Domestic violence (DV) is more than just physical abuse. During the relationship, domestic violence can be coercive control, physical abuse, verbal abuse, emotional abuse, psychological abuse, sexual abuse, and financial abuse. When the relationship ends, the abuse does not stop, it just transitions to a new form of abuse referred to as post separation abuse.

Post separation abuse continues to escalate and often, far surpasses the DV that victims are subjected to while under the same roof as their abuser. After the relationship ends, the perpetrator sets their sights on the child(ren) to exert control and, to terrorize the healthy parent. Every high-conflict custody battle has three basic narratives: the abuser’s need for control, the abuser’s need to “win” and, the abuser’s desire to hurt or punish the healthy parent. Post separation abuse is coercive control, the abuser creates a sense of fear that pervades all elements of the safe parent’s life.

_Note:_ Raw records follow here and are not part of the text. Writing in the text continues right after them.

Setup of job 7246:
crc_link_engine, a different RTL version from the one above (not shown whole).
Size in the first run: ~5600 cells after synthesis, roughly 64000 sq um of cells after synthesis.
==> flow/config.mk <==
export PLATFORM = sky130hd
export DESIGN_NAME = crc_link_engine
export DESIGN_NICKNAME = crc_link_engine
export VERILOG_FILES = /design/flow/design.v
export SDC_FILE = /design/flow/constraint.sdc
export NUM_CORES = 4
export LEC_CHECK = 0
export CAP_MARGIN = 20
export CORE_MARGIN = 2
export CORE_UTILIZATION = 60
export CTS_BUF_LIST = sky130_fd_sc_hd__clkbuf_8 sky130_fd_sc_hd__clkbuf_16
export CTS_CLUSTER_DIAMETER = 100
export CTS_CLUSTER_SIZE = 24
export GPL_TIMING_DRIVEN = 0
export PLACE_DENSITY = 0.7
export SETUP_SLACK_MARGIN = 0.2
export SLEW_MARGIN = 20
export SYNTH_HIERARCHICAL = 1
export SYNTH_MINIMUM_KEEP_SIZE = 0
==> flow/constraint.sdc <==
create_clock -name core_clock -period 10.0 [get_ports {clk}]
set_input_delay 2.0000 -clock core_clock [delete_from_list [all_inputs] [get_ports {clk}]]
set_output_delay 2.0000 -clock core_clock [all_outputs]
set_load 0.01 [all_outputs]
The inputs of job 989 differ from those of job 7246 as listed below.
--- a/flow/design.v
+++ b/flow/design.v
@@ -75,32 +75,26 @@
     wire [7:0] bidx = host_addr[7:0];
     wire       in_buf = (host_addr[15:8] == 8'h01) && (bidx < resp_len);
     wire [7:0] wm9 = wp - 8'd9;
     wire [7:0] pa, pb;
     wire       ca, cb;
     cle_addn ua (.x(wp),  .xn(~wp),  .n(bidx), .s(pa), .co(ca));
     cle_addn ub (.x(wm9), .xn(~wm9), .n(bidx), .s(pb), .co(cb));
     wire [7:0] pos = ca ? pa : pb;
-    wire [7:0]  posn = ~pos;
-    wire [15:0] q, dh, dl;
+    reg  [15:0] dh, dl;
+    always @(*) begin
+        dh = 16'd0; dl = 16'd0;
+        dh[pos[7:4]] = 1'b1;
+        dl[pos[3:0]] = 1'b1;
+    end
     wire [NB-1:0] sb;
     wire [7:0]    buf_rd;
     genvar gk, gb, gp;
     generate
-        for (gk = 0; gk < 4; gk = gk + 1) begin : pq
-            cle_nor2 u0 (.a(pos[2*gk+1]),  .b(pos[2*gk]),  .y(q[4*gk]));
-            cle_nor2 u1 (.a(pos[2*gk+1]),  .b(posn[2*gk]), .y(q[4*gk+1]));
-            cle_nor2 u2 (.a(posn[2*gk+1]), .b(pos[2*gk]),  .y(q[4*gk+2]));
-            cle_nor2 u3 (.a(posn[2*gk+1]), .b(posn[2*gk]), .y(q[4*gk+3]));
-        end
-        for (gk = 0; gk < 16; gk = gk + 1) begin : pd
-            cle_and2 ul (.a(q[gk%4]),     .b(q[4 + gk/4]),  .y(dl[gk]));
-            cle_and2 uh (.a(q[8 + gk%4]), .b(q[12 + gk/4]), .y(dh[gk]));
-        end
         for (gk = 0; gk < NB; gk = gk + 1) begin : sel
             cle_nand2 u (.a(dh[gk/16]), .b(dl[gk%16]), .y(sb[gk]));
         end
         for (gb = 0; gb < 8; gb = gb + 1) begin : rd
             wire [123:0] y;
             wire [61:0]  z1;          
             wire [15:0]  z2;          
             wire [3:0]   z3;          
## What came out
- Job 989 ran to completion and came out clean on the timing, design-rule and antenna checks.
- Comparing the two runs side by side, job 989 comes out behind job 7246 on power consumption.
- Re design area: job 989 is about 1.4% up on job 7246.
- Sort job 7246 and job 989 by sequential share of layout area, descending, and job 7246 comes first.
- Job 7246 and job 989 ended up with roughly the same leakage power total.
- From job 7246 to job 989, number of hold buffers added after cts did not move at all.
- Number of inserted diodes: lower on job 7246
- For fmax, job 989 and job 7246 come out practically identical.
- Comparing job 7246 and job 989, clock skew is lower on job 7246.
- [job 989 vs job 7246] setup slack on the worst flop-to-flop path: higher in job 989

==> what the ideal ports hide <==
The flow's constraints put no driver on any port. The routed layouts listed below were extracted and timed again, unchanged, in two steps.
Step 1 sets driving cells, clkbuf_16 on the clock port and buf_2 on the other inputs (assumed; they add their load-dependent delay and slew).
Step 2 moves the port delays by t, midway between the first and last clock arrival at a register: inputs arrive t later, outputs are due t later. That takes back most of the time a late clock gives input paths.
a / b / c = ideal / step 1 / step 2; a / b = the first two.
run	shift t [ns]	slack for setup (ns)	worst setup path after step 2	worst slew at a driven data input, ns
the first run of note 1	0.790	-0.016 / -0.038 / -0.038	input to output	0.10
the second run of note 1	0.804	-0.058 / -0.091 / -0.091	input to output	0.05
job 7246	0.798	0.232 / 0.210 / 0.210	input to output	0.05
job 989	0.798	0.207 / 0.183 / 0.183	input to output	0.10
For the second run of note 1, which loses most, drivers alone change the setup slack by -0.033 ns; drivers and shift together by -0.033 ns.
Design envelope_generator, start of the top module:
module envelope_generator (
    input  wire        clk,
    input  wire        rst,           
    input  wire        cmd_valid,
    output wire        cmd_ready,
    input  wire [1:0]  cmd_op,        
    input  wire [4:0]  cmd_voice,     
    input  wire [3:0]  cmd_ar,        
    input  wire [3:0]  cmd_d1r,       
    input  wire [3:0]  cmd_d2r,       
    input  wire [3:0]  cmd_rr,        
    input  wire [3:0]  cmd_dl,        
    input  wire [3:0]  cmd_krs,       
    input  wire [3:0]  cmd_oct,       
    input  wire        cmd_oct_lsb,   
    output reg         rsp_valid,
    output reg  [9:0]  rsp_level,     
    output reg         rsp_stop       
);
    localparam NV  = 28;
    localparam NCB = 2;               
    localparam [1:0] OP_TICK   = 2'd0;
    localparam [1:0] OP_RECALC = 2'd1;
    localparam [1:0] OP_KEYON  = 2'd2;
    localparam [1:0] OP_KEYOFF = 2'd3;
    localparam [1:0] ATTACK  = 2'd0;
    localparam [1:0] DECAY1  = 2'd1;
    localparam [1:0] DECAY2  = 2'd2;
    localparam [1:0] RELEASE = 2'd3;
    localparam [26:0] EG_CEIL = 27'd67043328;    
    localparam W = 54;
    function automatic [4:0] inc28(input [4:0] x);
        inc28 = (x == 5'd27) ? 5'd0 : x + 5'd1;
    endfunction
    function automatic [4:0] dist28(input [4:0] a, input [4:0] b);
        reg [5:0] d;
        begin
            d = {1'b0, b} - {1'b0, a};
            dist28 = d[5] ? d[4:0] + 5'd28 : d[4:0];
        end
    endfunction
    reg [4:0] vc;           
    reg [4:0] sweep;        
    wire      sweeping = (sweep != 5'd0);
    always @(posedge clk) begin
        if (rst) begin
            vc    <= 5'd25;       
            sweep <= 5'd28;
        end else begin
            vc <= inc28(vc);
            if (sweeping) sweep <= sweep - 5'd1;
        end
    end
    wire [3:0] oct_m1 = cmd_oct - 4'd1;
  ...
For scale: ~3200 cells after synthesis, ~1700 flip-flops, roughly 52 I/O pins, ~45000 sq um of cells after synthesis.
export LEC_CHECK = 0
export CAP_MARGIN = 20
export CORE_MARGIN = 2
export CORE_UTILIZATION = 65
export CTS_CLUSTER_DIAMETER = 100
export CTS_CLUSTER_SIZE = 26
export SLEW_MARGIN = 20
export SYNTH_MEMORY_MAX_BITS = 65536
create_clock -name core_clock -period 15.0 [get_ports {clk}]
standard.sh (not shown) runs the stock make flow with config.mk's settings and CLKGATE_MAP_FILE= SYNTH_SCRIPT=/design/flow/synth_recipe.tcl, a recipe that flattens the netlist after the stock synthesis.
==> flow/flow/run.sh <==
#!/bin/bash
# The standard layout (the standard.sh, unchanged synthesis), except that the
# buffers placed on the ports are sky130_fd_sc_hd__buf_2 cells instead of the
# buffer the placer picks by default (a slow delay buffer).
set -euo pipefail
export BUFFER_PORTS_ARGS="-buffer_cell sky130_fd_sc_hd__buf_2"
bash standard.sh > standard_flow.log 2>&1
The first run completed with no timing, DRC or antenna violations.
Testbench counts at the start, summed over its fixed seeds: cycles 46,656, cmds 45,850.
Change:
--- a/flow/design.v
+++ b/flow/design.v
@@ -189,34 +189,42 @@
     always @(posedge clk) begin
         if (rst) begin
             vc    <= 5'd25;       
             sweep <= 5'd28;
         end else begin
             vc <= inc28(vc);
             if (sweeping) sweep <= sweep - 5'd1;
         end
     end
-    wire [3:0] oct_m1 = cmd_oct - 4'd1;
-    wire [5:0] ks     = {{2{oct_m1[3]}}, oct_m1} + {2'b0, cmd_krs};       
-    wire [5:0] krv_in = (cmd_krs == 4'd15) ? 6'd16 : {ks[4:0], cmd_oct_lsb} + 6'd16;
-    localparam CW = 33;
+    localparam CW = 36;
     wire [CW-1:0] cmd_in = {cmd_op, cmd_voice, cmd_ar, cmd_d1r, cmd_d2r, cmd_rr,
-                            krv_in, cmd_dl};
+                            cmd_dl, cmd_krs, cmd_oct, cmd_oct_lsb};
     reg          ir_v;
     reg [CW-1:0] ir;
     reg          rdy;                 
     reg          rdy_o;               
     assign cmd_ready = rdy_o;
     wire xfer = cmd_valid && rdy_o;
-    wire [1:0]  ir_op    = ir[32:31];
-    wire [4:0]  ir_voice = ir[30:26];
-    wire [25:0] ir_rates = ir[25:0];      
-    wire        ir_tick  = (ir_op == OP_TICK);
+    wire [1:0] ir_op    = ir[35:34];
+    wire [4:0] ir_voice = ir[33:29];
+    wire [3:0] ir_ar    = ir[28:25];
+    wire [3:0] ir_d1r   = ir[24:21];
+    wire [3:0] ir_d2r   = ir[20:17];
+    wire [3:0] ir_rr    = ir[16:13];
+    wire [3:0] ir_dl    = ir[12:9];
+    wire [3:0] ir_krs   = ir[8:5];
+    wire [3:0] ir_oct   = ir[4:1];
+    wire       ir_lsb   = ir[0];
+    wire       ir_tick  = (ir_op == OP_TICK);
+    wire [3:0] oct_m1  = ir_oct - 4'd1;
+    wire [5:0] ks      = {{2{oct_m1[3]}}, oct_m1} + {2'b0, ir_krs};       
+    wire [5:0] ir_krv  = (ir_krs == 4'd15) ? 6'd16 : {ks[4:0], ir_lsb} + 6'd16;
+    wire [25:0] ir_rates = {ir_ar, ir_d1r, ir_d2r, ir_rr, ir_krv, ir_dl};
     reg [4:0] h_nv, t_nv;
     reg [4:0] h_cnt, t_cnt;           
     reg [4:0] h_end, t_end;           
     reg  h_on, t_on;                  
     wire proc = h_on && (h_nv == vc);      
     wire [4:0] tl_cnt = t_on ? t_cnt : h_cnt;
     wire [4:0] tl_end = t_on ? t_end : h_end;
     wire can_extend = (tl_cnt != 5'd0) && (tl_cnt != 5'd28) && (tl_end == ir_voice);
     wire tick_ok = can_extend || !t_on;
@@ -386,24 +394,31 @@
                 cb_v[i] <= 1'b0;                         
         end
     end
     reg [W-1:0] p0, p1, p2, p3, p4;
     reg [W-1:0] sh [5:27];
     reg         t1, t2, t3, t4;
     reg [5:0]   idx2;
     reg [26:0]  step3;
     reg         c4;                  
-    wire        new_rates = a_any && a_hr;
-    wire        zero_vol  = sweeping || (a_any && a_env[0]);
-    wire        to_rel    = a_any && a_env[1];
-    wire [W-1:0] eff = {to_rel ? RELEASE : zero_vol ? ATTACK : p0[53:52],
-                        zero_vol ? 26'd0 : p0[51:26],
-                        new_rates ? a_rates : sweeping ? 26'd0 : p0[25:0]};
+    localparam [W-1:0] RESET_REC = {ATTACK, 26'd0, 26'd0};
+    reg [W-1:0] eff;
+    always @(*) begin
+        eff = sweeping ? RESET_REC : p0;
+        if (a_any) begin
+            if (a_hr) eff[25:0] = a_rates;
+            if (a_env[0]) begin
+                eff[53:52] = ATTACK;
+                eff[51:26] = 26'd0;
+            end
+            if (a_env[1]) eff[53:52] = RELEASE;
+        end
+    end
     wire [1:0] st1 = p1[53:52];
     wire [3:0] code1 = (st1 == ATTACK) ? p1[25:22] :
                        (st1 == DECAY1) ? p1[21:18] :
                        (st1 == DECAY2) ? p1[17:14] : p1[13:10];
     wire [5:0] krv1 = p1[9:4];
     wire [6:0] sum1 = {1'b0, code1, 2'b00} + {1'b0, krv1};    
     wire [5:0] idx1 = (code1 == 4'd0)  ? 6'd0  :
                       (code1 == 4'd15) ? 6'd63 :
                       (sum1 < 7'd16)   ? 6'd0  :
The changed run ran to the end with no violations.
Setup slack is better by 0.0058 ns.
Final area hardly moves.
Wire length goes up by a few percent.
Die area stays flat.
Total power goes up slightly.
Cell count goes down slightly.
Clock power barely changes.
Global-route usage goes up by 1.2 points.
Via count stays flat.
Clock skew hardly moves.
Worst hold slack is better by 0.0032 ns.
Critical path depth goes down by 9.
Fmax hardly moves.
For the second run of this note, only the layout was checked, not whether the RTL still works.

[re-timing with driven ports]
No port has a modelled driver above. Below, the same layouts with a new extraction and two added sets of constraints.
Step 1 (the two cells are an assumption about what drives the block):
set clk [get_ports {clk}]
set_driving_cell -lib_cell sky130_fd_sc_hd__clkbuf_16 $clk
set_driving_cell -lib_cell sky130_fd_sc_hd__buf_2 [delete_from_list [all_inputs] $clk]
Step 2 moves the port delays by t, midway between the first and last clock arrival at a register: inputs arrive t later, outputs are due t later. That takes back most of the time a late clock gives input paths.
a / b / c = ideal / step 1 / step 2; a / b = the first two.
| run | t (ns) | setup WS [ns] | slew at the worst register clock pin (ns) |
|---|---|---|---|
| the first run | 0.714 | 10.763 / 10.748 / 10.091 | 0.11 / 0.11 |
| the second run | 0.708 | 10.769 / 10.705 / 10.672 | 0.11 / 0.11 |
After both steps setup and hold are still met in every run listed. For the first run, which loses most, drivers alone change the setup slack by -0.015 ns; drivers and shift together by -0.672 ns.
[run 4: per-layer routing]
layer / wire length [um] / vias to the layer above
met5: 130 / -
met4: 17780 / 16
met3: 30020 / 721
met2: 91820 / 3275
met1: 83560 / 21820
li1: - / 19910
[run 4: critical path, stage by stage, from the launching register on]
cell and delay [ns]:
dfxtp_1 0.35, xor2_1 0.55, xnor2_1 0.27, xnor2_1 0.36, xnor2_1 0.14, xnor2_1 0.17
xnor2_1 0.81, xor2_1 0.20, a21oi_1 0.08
What follows belongs to an exercise in optimizing a design on an open flow for small area; a production flow would make more cautious choices. Function was checked by simulation only, so behaviour that the tests miss may differ from the original. Power figures rest on the tool's default switching activity, not on a simulated workload.

== lane 1 ==
Design crc16_psa, start of the top module:
module crc16_psa (
    input  wire        clk,
    input  wire        rst,
    input  wire        host_req,
    input  wire        host_we,
    input  wire [3:0]  host_idx,
    input  wire [15:0] host_wdata,
    output wire        host_ack,
    output wire [15:0] host_rdata,
    output reg         bus_req,
    output wire [1:0]  bus_cmd,
    output wire [7:0]  bus_wdata,
    input  wire        bus_ack,
    input  wire        bus_err,
    input  wire [7:0]  bus_rdata
);
Size in the first run: ~1100 cells after synthesis, about 620 flip-flops, ~62 I/O pins, roughly 16000 um^2 of cells after synthesis.
Settings: LEC_CHECK=0, CAP_MARGIN=20, CORE_MARGIN=2, CORE_UTILIZATION=70, SLEW_MARGIN=20; clock period 10.0 ns.
standard.sh (not shown) runs the stock make flow with config.mk's settings and CLKGATE_MAP_FILE= SYNTH_SCRIPT=/design/flow/synth_recipe.tcl, a recipe that flattens the netlist after the stock synthesis.
==> flow/flow/run.sh <==
#!/bin/bash
# The standard layout (standard.sh: standard synthesis, floorplan, place,
# CTS, route), with these options changed:
#  - after floorplan, the combinational logic is re-mapped for area with
#    OpenROAD's restructure (flow/restructure.tcl);
#  - port buffers use the small buf_1 cell;
#  - clock tree synthesis inserts no dummy loads and uses clkbuf_8 leaf
#    clusters of at most 20 sinks.
# Tool output goes to standard.log here and to ORFS's own logs under orfs/logs.
export POST_FLOORPLAN_TCL="$(pwd)/flow/restructure.tcl"
export BUFFER_PORTS_ARGS="-buffer_cell sky130_fd_sc_hd__buf_1"
export CTS_ARGS="-sink_clustering_enable -repair_clock_nets -dont_use_dummy_load -sink_clustering_size 20 -sink_clustering_max_diameter 60 -buf_list sky130_fd_sc_hd__clkbuf_8"
bash standard.sh > standard.log 2>&1
==> flow/flow/restructure.tcl <==
# Sourced at the end of ORFS floorplan (POST_FLOORPLAN_TCL): re-map the
# combinational logic for area with OpenROAD's restructure (ABC). Registers
# are not touched. restructure hands its liberty file straight to ABC, so it
# gets a copy of the platform library without the don't-use cells.
set rs_dir [file join $::env(OBJECTS_DIR) rs_work]
file mkdir $rs_dir
set rs_lib [file join $rs_dir rs_lib.lib]
set dont_use [expr {[info exists ::env(DONT_USE_CELLS)] ? $::env(DONT_USE_CELLS) : ""}]
set fi [open [lindex $::env(LIB_FILES) 0] r]
set fo [open $rs_lib w]
set skip 0
set depth 0
set n_skipped 0
while {[gets $fi line] >= 0} {
  if {!$skip && [regexp {^\s*cell\s*\(\s*"?([^")\s]+)"?\s*\)} $line -> cname]} {
    foreach pat $dont_use {
      if {[string match $pat $cname]} { set skip 1; set depth 0; incr n_skipped; break }
    }
  }
  if {$skip} {
    incr depth [expr {[regexp -all {\{} $line] - [regexp -all {\}} $line]}]
    if {$depth <= 0 && [regexp {\}} $line]} { set skip 0 }
    continue
  }
  puts $fo $line
}
close $fi
close $fo
puts "restructure: library copy without $n_skipped don't-use cells: $rs_lib"
report_design_area
restructure -liberty_file $rs_lib -target area \
  -tielo_port sky130_fd_sc_hd__conb_1/LO -tiehi_port sky130_fd_sc_hd__conb_1/HI \
  -work_dir $rs_dir -abc_logfile [file join $::env(LOG_DIR) 2_1_restructure_abc.log]
report_design_area
What lane 2 does differently from lane 1 at the input level:
diff --git a/flow/design.v b/flow/design.v
--- a/flow/design.v
+++ b/flow/design.v
@@ -105,34 +105,31 @@
     wire s2 = (hs == H_S2);
     wire s3 = (hs == H_S3);
     wire go0      = s0 & host_req & legal;
     wire st_time  = ((op_wr_a | op_st) & p15a) | ((op_wr_p | op_data) & p15p) |
                     ((op_wr_l | op_init | op_crcin | op_buf | op_app) & ph15);
     wire rbad0    = (op_data & ~ptr_ok) | (op_buf & ~len_le64) | (op_app & ~len_le62);
     wire start1   = go0 & st_time & ~rbad0;
     wire       bytemode = host_idx[1] & host_idx[0];      
     wire [7:0] hrev = {host_wdata[0],host_wdata[1],host_wdata[2],host_wdata[3],host_wdata[4],host_wdata[5],host_wdata[6],host_wdata[7]};
     wire [7:0] hsel8 = ({8{bytemode}} & hrev) | ({8{~bytemode & hb[0]}} & host_wdata[15:8]) | ({8{~bytemode & ~hb[0]}} & host_wdata[7:0]);
     wire       hbit  = hsel8[cb];
-    reg  cy, z;
+    wire cy = wreg[0];
+    wire z  = wreg[1];
     wire ad_x = op_app ? rl[0] : rg[0];
     wire ad_y = op_data ? ph0 : op_app ? (ph == 4'd1) : rl[0];
     wire ad_c = ~ph0 & cy;
     wire ad_s = ad_x ^ ad_y ^ ad_c;
     wire ad_co = (ad_x & ad_y) | (ad_x & ad_c) | (ad_y & ad_c);
     wire sum_bad = ad_co | (ad_s & z);    
     wire st_bad  = sum_bad | ~len_nz | ~len_le64;
-    always @(posedge clk) begin
-        cy <= ad_co;
-        z  <= (z & ~ph0) | ad_s;
-    end
     wire step  = (s1 & op_crcin & (hb[0] == half)) | (s2 & op_buf & match);
     wire cbit  = op_crcin ? hbit : rb_ring[0];
     wire fb    = rc[15] ^ cbit;
     wire afill = (hs == H_INIT) | (s1 & (op_init | op_buf));
     always @(posedge clk) begin
         rc <= {rc[14:0], rc[15]};
         if (afill)
             rc[0] <= 1'b1;
         else if (step) begin
             rc[0]  <= fb;
             rc[5]  <= rc[4] ^ fb;
@@ -231,23 +228,24 @@
             q_idx <= {1'b0, ({6{op_data}} & vw[5:0]) | ({6{op_app}} & vl[5:0])};
         else if ((s2 & (op_buf | op_app) & match & cb7) |
                  ((q == Q_WD) & done & ~bus_err) |
                  ((q == Q_RI2) & cb7))
             q_idx <= q_idx + 7'd1;
     end
     wire wsh = bus_ins | ((q == Q_WD) & ~bus_req & match);
     always @(posedge clk) begin
         wreg <= ({8{q == Q_RD & done}} & bus_rdata) |
                 ({8{(q == Q_AH | q == Q_AL) & ~bus_req}} & rg[7:0]) |
                 ({8{wsh}} & {wreg[6:0], rb_ring[0]}) |
-                ({8{~(q == Q_RD & done) & ~((q == Q_AH | q == Q_AL) & ~bus_req) & ~wsh}} & wreg);
+                ({8{~(q == Q_RD & done) & ~((q == Q_AH | q == Q_AL) & ~bus_req) & ~wsh & busy}} & wreg) |
+                ({8{~busy}} & {6'd0, (z & ~ph0) | ad_s, ad_co});
     end
     wire ah_go = ~seg & cb0 & hb[0];     
     wire al_go = ~seg & ph0;             
     always @(posedge clk) begin
         if (rst) begin
             q       <= Q_T1;
             bus_req <= 1'b0;
             e_bus   <= 1'b0;
         end else begin
             if (go0 & op_clr)
                 e_bus <= 1'b0;
[summary]
Looking at maximum VDD drop, lane 2 sits about 6.5% higher than lane 1 does.
Going from lane 1 to lane 2, the setup slack was found to have gone up by 0.54 ns.
Die size: lane 2 exceeds lane 1
Side by side, met2 track utilization from global routing turned out higher in lane 2 than in lane 1.
On critical path depth: lane 2 sits below lane 1.
Lane 2 vs. lane 1: leakage power summed over all cells decreased by about 1% relative to the old numbers; global-route usage increased by 0.93 points relative to the old numbers; basic-gate share of the synthesized area counting and, or, nand and nor cells increased by 0.96 points relative to the old numbers.
Diff lane 2..lane 1 | overall overflow remaining after global route | unchanged
Post-place instance area: lane 2 vs lane 1 down about 0.7%
Cell count: lane 2 lower than lane 1
Going from lane 1 to lane 2, number of sequential cells in the layout decreased about 0.32%, synthesized cell count increased about 2.7%.
Lane 1 has higher final design utilization than lane 2.

-- static timing again, ports no longer ideal --
How much do the figures lean on ideal ports? The routed layouts below were timed once more, with nothing changed but the port constraints.
Step 1: set_driving_cell puts a clkbuf_16 on clk and a buf_2 on each other input, an assumption about the parent block.
Step 2 moves the port delays by t, midway between the first and last clock arrival at a register: inputs arrive t later, outputs are due t later. That takes back most of the time a late clock gives input paths.
a / b / c = ideal / step 1 / step 2; a / b = the first two.
run | shift t [ns] | slack for setup (ns) | pins driven straight from the clock port
lane 1 | 0.562 | 2.834 / 2.808 / 2.808 | 1
lane 2 | 0.570 | 3.375 / 3.350 / 3.350 | 1
After both steps setup and hold are still met in every run listed. The setup slack of lane 1, which loses most, moves by -0.026 ns with the drivers and by -0.026 ns with both steps.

Post-separation abuse does not just affect the victim, it has both immediate and long-lasting effects on children resulting in high adverse childhood experiences (ACEs). ACE’s, a term used to describe any traumatic event during childhood such as divorce, violence, emotional abuse, neglect, substance abuse or even an environment that undermines a child’s sense of bonding or stability. The ACE Study (The Center for Disease Control and Kaiser Permanente) should be the courtroom bible for judges and other family court professionals who are tasked with the responsibility of acting in the best interest of children.

While there are many resources available to victims of DV during the relationship, the only resource available to victims of post-separation abuse is the family court system itself (judges, mediators, minor’s counsel, custody evaluators, therapists, co-parenting counselors, parenting coordinators and attorneys). It is so important for those in the family court system to be educated on post-separation abuse and to recognize it in high-conflict divorces, custody battles and paternity cases.

The most common aspects of post separation abuse:

Counter Parenting: Undermines parenting decisions and imposes conflicting values to spite the other parent. Denies or withholds consent for child’s needs (medical, therapeutic, educational or extracurricular).

“Alienation” Allegations: “Parental alienation” claims as a legal strategy to trump allegations or findings of abuse despite it being a discredited theory that lacks empirical data and evidence-based, scientific research.

Neglectful or Abusive Parenting: Exposes children to unsafe content, situations, or people while using violence, intimidation, threats, manipulation, or ridicule to gain compliance from the children.

Isolation: Creates false narratives and spreads rumors to family, friends, teachers and community relationships to discredit or destroy reputations and compromise current (or future) support systems.

Harassment & Stalking: Sends a barrage of manipulative, threatening or abusive messages with the intention of terrorizing or intimidating. Monitors whereabouts and activities through social networks, social media, spyware or physical stalking.

Legal Abuse: Disregards and manipulates court orders while misusing legal systems to control, harass, intimidate and exhaust financial and emotional resources. Seeks custody orders as a means of revenge, punishment and control.

Financial Abuse: Withholds, mismanages, or delays support payments and reimbursements while blocking access to bank accounts and financial resources. Purposely interferes with or jeopardizes career opportunities or advancement.